Calling it the report Washington doesn’t want you to read, Wastebook 2014 reveals the hundred most outlandish government expenditures this year. Said Coburn:
With no one watching over the vast bureaucracy, the problem is not just what Washington isn’t doing, but what it is doing. Only someone with too much of someone else’s money and not enough accountability for how it was being spent could come up some of these projects.

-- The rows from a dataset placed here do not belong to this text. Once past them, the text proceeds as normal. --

--- config.mk ---
export PLATFORM = sky130hd
export DESIGN_NAME = clk_period_meter_flat
export DESIGN_NICKNAME = d
export VERILOG_FILES = /design/src/rtl/clk_period_meter_if.sv /design/src/rtl/clk_period_meter.sv /design/src/flat_wrapper.sv
export SDC_FILE = /design/constraint.sdc
export NUM_CORES = 1
export LEC_CHECK = 0
export CAP_MARGIN = 25
export CELL_PAD_IN_SITES_DETAIL_PLACEMENT = 1
export CELL_PAD_IN_SITES_GLOBAL_PLACEMENT = 2
export CORE_MARGIN = 8
export CORE_UTILIZATION = 30
export CTS_CLUSTER_DIAMETER = 40
export DETAILED_ROUTE_END_ITERATION = 16
export PLACE_DENSITY_LB_ADDON = 0.12
export RECOVER_POWER = 25
export REMOVE_ABC_BUFFERS = 1
export SYNTH_ARGS = -nofsm -noshare
export SYNTH_HDL_FRONTEND = slang
export SYNTH_SLANG_ARGS = --single-unit
export TNS_END_PERCENT = 100
--- constraint.sdc ---
create_clock -name clk -period 1.5 [get_ports clk]
set_input_delay 0.225 -clock clk [delete_from_list [all_inputs] [get_ports clk]]
set_output_delay 0.225 -clock clk [all_outputs]
set_load 0.02 [all_outputs]
**config.mk**
```make
export PLATFORM = sky130hd
export DESIGN_NAME = rom_fetch_arbiter
export DESIGN_NICKNAME = d
export VERILOG_FILES = /design/src/rtl/rom_arb_pkg.sv /design/src/rtl/rom_fetch_arbiter_rr_arbiter.sv /design/src/rtl/rom_fetch_arbiter.sv
export SDC_FILE = /design/constraint.sdc
export NUM_CORES = 1
export LEC_CHECK = 0
export CAP_MARGIN = 0
export CORE_AREA = 2 2 103 105
export DETAILED_ROUTE_END_ITERATION = 10
export DIE_AREA = 0 0 105 107
export DONT_BUFFER_PORTS = 1
export GPL_ROUTABILITY_DRIVEN = 0
export SLEW_MARGIN = 20
export SYNTH_ARGS = -nofsm -noshare
export SYNTH_HDL_FRONTEND = slang
export SYNTH_SLANG_ARGS = --single-unit
export TNS_END_PERCENT = 1
```
**constraint.sdc**
```tcl
create_clock -name clk_i -period 4.47 [get_ports clk_i]
set_input_delay 0.6705 -clock clk_i [delete_from_list [all_inputs] [get_ports clk_i]]
set_output_delay 0.6705 -clock clk_i [all_outputs]
set_load 0.02 [all_outputs]
```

Some of my personal favorites include:
Mountain Lions on a Treadmill ($856,000): Remember those tiny shrimp on a treadmill? Same type of experiment but super-sized. In this study funded with an National Science Foundation (NSF) grant, three captive mountain lions were taught to use a treadmill. It took eight months of training before the cats were “comfortable on the treadmill.” Man! It took me only 10 minutes to teach my dog to go on a treadmill.
What Makes a Person Stab a Voodoo Doll of Their Spouse ($331,000): The feeling of anger caused by hunger is so well-known that pop culture has given the feelings their own name: hanger. Armed with voodoo dolls and chalkboard noises, federally funded researchers wanted to prove a hangry spouse is also an unhappy one. Was there a difference in genders? If so — I bet the husbands asked their wives for permission before they attacked the doll.
A Study of Gambling Monkeys ($171,000): It turns out humans are not the only species looking for “Big money, no whammies!” Monkeys also like to play video games and gamble, found an ongoing study supported by the NSF. But can you imagine all the monkey lives they destroyed by creating monkey gambling addicts?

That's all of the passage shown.